A publicação se restringe ao nome do medicamento, o quantitativo e a unidade destinatária. Não detalha o preço praticado, o perfil epidemiológico da unidade, sua localização, lista de serviços oferecidos, porte em termos de atendimentos e leitos. Informações essenciais para entender o contexto de cada unidade.
Cidadão que mantém uma página sobre combate à corrupção, João observou que a unidade de saúde chamada Cachoeira azul recebeu grande quantidade de um medicamento psicotrópico, que além do uso medicinal, também é usado clandestinamente por adictos.
João então denuncia essa situação para o jornal local, pintando a denúncia com cores catastróficas. No jornal, a denúncia encontra Pedro, jornalista experiente, que ao invés de concluir logo pela improbidade da situação, busca se aprofundar junto aos setores envolvidos e descobre que a unidade de saúde citada era uma unidade psiquiátrica de referência, e que desenvolve estudos com o medicamento indicado de forma associada à universidade local.
Essa possível história fictícia ilustra como o ideal da transparência, que ganhou desenvoltura nas duas últimas décadas, também foi afetado por um mundo cada vez mais conectado (e assustado) e com múltiplos produtores de conteúdo, na qual a ideia de se disponibilizar mais informações não pode ser dissociada de uma visão de como e para quem essa informação é direcionada, e ainda, que comportamentos se espera desse cidadão receptor.
No processo de comunicação, o receptor é o rei! Informações incompletas, enviesadas, ou ainda, que desconsiderem o contexto e a capacidade interpretativa dos cidadãos podem, ao final, induzir a confusão, e não a desejável participação social que informa e que pode gerar ações junto aos governos que resultem em uma maior qualidade das políticas públicas.
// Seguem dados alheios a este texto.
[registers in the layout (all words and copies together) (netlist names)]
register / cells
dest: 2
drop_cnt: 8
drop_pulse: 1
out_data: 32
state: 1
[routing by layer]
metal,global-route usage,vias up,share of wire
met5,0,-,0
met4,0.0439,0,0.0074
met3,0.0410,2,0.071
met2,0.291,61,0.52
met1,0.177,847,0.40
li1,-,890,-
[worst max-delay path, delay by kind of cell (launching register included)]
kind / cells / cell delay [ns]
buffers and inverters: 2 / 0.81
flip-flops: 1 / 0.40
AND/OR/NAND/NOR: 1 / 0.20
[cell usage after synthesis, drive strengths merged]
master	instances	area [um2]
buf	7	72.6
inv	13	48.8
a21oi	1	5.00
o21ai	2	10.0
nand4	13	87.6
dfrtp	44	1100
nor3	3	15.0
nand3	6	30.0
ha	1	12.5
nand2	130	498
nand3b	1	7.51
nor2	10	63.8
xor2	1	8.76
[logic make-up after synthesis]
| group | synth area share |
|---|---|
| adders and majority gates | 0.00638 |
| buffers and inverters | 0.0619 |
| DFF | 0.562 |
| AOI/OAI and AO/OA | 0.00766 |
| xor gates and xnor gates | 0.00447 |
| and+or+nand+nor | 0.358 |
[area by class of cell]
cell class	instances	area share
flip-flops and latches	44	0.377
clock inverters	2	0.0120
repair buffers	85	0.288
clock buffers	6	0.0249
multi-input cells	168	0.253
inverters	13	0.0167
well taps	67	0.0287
$ cat src/rtl/memory_arbiter.sv
// rtl/memory_arbiter.sv - round-robin arbiter serialising icache/dcache line accesses onto one memory port
module memory_arbiter #(
  parameter int ADDRESS_WIDTH = 32,
  parameter int LINE_WIDTH    = 128
) (
  input  logic                     clk,
  input  logic                     reset,
  input  logic                     icache_mem_req,
  input  logic [ADDRESS_WIDTH-1:0] icache_mem_addr,
  output logic [LINE_WIDTH-1:0]    icache_mem_data,
  output logic                     icache_mem_ready,
  input  logic                     dcache_mem_req,
  input  logic                     dcache_mem_op,
  input  logic [ADDRESS_WIDTH-1:0] dcache_mem_addr,
  input  logic [LINE_WIDTH-1:0]    dcache_mem_wdata,
  output logic [LINE_WIDTH-1:0]    dcache_mem_data,
  output logic                     dcache_mem_ready,
  output logic                     mem_req,
  output logic                     mem_op,
  output logic [ADDRESS_WIDTH-1:0] mem_addr,
  output logic [LINE_WIDTH-1:0]    mem_wdata,
  input  logic [LINE_WIDTH-1:0]    mem_rdata,
  input  logic                     mem_ready
);

  typedef enum logic [2:0] {
    IDLE    = 3'd0,
    GRANT_I = 3'd1,
    GRANT_D = 3'd2,
    RESP_I  = 3'd3,
    RESP_D  = 3'd4
  } state_t;

  state_t state, state_next;
  logic   last_grant;  // 1 = dcache won the most recent grant
  logic   pick_d;

  always_ff @(posedge clk) begin
    if (reset) state <= IDLE;
    else       state <= state_next;
  end

  always_comb begin
    state_next = state;
    pick_d     = 1'b0;
    case (state)
      IDLE: begin
        // On a tie the requester that did not win last time goes first.
        pick_d = dcache_mem_req && (!icache_mem_req || !last_grant);
        if (pick_d)              state_next = GRANT_D;
        else if (icache_mem_req) state_next = GRANT_I;
      end
      GRANT_I: if (mem_ready) state_next = RESP_I;
      GRANT_D: if (mem_ready) state_next = RESP_D;
      RESP_I:  state_next = IDLE;
      RESP_D:  state_next = IDLE;
      default: state_next = IDLE;
    endcase
  end

  always_ff @(posedge clk) begin
    if (reset) begin
      last_grant       <= 1'b0;
      mem_req          <= 1'b0;
      mem_op           <= 1'b0;
      mem_addr         <= '0;
      mem_wdata        <= '0;
      icache_mem_ready <= 1'b0;
      dcache_mem_ready <= 1'b0;
      icache_mem_data  <= '0;
      dcache_mem_data  <= '0;
    end else begin
      mem_req          <= (state_next == GRANT_I) || (state_next == GRANT_D);
      icache_mem_ready <= (state_next == RESP_I);
      dcache_mem_ready <= (state_next == RESP_D);

      if (state == IDLE && state_next == GRANT_I) begin
        last_grant <= 1'b0;
        mem_op     <= 1'b0;
        mem_addr   <= icache_mem_addr;
        mem_wdata  <= '0;
      end
      if (state == IDLE && state_next == GRANT_D) begin
        last_grant <= 1'b1;
        mem_op     <= dcache_mem_op;
        mem_addr   <= dcache_mem_addr;
        mem_wdata  <= dcache_mem_wdata;
      end

      if (state == GRANT_I && mem_ready)
        icache_mem_data <= mem_rdata;
      // Write completions leave the dcache read line untouched.
      if (state == GRANT_D && mem_ready && !mem_op)
        dcache_mem_data <= mem_rdata;
    end
  end

endmodule
$ cat config.mk
export PLATFORM = sky130hd
export DESIGN_NAME = memory_arbiter
export DESIGN_NICKNAME = d
export VERILOG_FILES = /design/src/rtl/memory_arbiter.sv
export SDC_FILE = /design/constraint.sdc
export NUM_CORES = 1
export LEC_CHECK = 0
export CAP_MARGIN = 5
export CORE_AREA = 2 2 294 296
export CTS_CLUSTER_SIZE = 20
export DETAILED_ROUTE_END_ITERATION = 6
export DIE_AREA = 0 0 296 298
export GPL_TIMING_DRIVEN = 0
export PLACE_DENSITY = 0.48
export SLEW_MARGIN = 10
export SYNTH_ARGS = -nofsm -noshare
export SYNTH_HDL_FRONTEND = slang
export SYNTH_SLANG_ARGS = --single-unit
export TNS_END_PERCENT = 20
$ cat constraint.sdc
create_clock -name clk -period 2 [get_ports clk]
set_input_delay 0.5 -clock clk [delete_from_list [all_inputs] [get_ports clk]]
set_output_delay 0.5 -clock clk [all_outputs]
set_load 0.05 [all_outputs]
**Yosys cells after proc, flatten, opt, wreduce, memory -nomap -nowiden**

Cells that the tools add are included.

- Flip-flop bits (word level): 424
- Input port bits: 326

- Eq/ne operators: 6
- Mux-type cells: 12
- Reductions and logical operators: 13

Operator list:

| operator | number |
|---|---|
| 128-bit 2-to-1 mux | 2 |
| 32-bit 2-to-1 mux | 2 |
| 3-bit 2-to-1 mux | 4 |
| 3-bit by 2-bit == test with 1-bit output, second input constant | 3 |
| 3-bit case mux with 3 select lines | 1 |
| 3-bit by 1-bit == test with 1-bit output, second input constant | 2 |
| 1-bit logical AND | 6 |
| 3-bit == test, second input constant | 1 |
| 1-bit logical NOT | 3 |
| 3-bit logical NOT | 1 |
| 1-bit 2-to-1 mux | 3 |
| 1-bit logical OR | 2 |
| 2-bit nonzero test | 1 |

**Longest topological paths before layout**

- Depth after elaboration: 9
- Mapped depth: 7
- Depth with buffers taken out: 3

**Worst setup path after synthesis**

OpenSTA, ideal clock, no wires.

- Path kind: flip-flop to flip-flop
- Start point: register mem_op
- End point: register dcache_mem_data[7]
- Library setup time: 0.132 ns
- Arrival: 1.585 ns
- Required time: 1.868 ns
- Slack: 0.282 ns
- Cell stages (with the launch flop): 6
- Cell sequence: dfxtp_1 -> buf_2 -> clkbuf_1 -> clkbuf_1 -> nand3b_1 -> a21oi_1

- Cells in the longest elaborated chain, start to end: 2

RTL lines:

| what | RTL line | text |
|---|---|---|
| from (decl) | 19 | `output logic mem_op,` |
| from (signal assigned) | 85 | `mem_op <= dcache_mem_op;` |
| 1-bit logical NOT | 93 | `if (state == GRANT_D && mem_ready && !mem_op)` |
| 1-bit logical AND | 93 |  |
| to (signal assigned) | 94 | `dcache_mem_data <= mem_rdata;` |
| to (decl) | 16 | `output logic [LINE_WIDTH-1:0] dcache_mem_data,` |

Every way passes these cells.
A chain may end at the register's enable or synchronous reset.

**Worst setup path in the final report**

- Start point: register dcache_mem_data[94]
- End point: output port dcache_mem_data[94]

No word-level cell between the ends.

==> results.json <==
{
  "synth_cells": 1567,
  "hp-start": "icache_mem_data[97]",
  "drt_pass1_iterations": 5,
  "cts.sinks": 424,
  "grt_pass1_wl_um": 110000,
  "met3_usage": 0.0597,
  "ant_nets": 0,
  "criticalPathCategory": "flip-flop to output port",
  "synth_nets": 1893,
  "synth.cell_area_um2": 15200,
  "drcViolationCount": 0,
  "gr-usage-met2": 0.318,
  "grt_pass1_vias": 15600,
  "async_reset_ff_frac": 0,
  "setup_violations": 0,
  "hold_class": "flip-flop to flip-flop",
  "numCtsBuffers": 49,
  "vias_per_cell": 4.24,
  "die_w_um": 296,
  "finalHoldViolCount": 0,
  "die-area_um2": 88200,
  "grt_max_degree": 14,
  "setup.worst_path.start_class": "flip-flop",
  "vias": 15100,
  "cp.arrival_ns": 1.45,
  "grtUsageMet1": 0.175,
  "start_util": 0.179,
  "clk_latency_ns": 0.59,
  "synth-edff-count": 0,
  "postLayoutCoreUtil": 0.301,
  "drive_above_1_share": 0.186,
  "busiest_layer": "met2",
  "die_h_um": 298,
  "crit_required_ns": 1.50,
  "num_io_pins": 746,
  "clock-root-buffer": "clkbuf_16",
  "r2r_start": "state[1]",
  "crit_chain": "dlygate4sd2_1",
  "place_inst": 3455,
  "critical_path.top_delay_family": "buffers and inverters",
  "fin_cells": 3549,
  "peakVddDrop_mv": 0.508,
  "clkTransAtPathRegs_ns": 0.06,
  "yosys.area.top_type": "dfxtp_1",
  "fin_tns_setup_ns": 0,
  "finalPower_w": 0.0233,
  "yosysWarnings": 0,
  "gp_congestion": 0.874,
  "antenna_found_initial": 13,
  "num_rows": 107,
  "pre_cts_ws_ns": -1.24,
  "cts_hold_buf": 0,
  "nFillCells": 8974,
  "htreeDepth": 2,
  "period_minus_slack_ns": 1.95,
  "p_leak_nw": 9.18,
  "seqCellArea_um2": 8490,
  "drt-initial-drc-count": 626,
  "cts_tree": "built",
  "tightest_slew_ns": 0.907,
  "cap_violations": 0,
  "netlist_top_cells_count": "424 x dfxtp_1, 258 x a21oi_1, 258 x nand2_1",
  "post_synth_num_cell_types": 33,
  "fmax_mhz": 512,
  "clk_path_buf_depth": 3,
  "layout_setup_ws_ns": 0.0478,
  "slew_violations": 0,
  "finClkSkew_ns": 0.0184,
  "rsz0062_at_grt": "true",
  "nets": 2688,
  "outcome": "completed",
  "gr-usage-all-layers": 0.171,
  "critPathLaunch": "dcache_mem_data[94]",
  "syn_to_final_growth_pct": 68.8,
  "cp.buffers_inverters": 1,
  "maxSlewHeadroom": 0.395,
  "core-area_um2": 84900,
  "wirelength_um": 79300,
  "finalCritPeriodShare": 0.976,
  "ys_top_cells_by_area": "dfxtp_1 56%, a21oi_1 8.5%, a22o_1 7.5%",
  "io_buffers": 744,
  "critPathMaxFanout": 2,
  "critical_path.endpoint_type": "output port",
  "overflow": 0,
  "ys_seq_elements": 424,
  "slowest_delay_ns": 0.53,
  "power_density_nw_per_um2": 911,
  "cts_setup_buffers": 0,
  "synth_top_cell_area_share": 0.560,
  "multi_input_comb_area_um2": 5790,
  "dpl.hpwl_um": 63800,
  "crit_path_top_delay_cell": "dlygate4sd2_1",
  "synth_most_common_cell": "dfxtp_1",
  "synthFlopType": "dfxtp_1",
  "ys_seq_area_frac": 0.560,
  "syn_area_per_cell_um2": 9.67,
  "wl_per_cell_um": 22.3,
  "cts_resized": 1022
}
report_power, final:
group	switching, W	internal [W]
sequential	0.000305	0.00897
combinational	0.00346	0.00178
clock	0.00379	0.00500
sequential cells by signal, summed over array words and instances, names as in the netlist:
register          flops
mem_wdata           128
mem_op                1
icache_mem_ready      1
icache_mem_data     128
dcache_mem_ready      1
mem_req               1
last_grant            1
dcache_mem_data     128
mem_addr             32
state                 3
path summary, 6_finish.rpt:
path | slack [ns] | to | cells after the start
worst max-delay path | 0.05 | dcache_mem_data[94] | 1
worst min-delay path | 0.45 | icache_mem_data[97] | 2
worst max register to register | 0.14 | icache_mem_data[50] | 6
worst min register to register | 0.45 | icache_mem_data[97] | 2
through the flow:
step	area, um^2	hold slack (ns)
floorplan	15200	0.440
global placement	24000	0.444
detailed placement	24000	0.446
CTS	25800	0.435
global route	25600	0.459
finish	25600	0.451
routing by layer:
metal	part of all wire	vias to the layer above
li1	-	7148
met3	0.087	121
met5	0.00032	-
met2	0.51	593
met4	0.038	4
met1	0.36	7195
area by class of cell:
type	instances	area share
Clock inverter	14	0.00489
Clock buffer	71	0.0551
Tap cell	1144	0.0559
Antenna cell	9	0.000880
Sequential cell	424	0.332
Timing Repair Buffer	744	0.290
Multi-Input combinational cell	988	0.226
Buffer	155	0.0357
cell usage in the layout, fill, tap and decap left out, drive strengths merged, types with 32 or more instances in the layout:
master / netlist / routed
o21ai: 128 / 128
clkbuf: 90 / 222
o2bb2ai: 32 / 32
buf: 65 / 65
dfxtp: 424 / 424
a21oi: 259 / 259
a22o: 129 / 129
clkdlybuf4s15: 0 / 340
clkdlybuf4s50: 0 / 324
nand2: 258 / 258
mux2i: 32 / 32
nand3b: 128 / 128
cell families (layout without fill, tap and decap cells):
group | Yosys count | count (layout) | share of synthesized area
AO/OA/AOI/OAI | 552 | 552 | 0.224
buffers and inverters | 155 | 984 | 0.0579
flip-flops | 424 | 424 | 0.560
multiplexers | 32 | 32 | 0.0211
other | 0 | 9 | 0
AND/OR/NAND/NOR | 404 | 404 | 0.137
Note: power is estimated with default switching activity, not from simulation.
O receptor é essencial na discussão da transparência, em especial pelo seu aspecto interpretativo, e ainda, do que pode fazer a partir daquela informação. Mais do que a discussão da amplitude e da veracidade das informações disponibilizadas, importa pensar em como isso é feito, e o que se espera com todo esse esforço, que deve convergir com as finalidades públicas da instituição, de forma indissociável.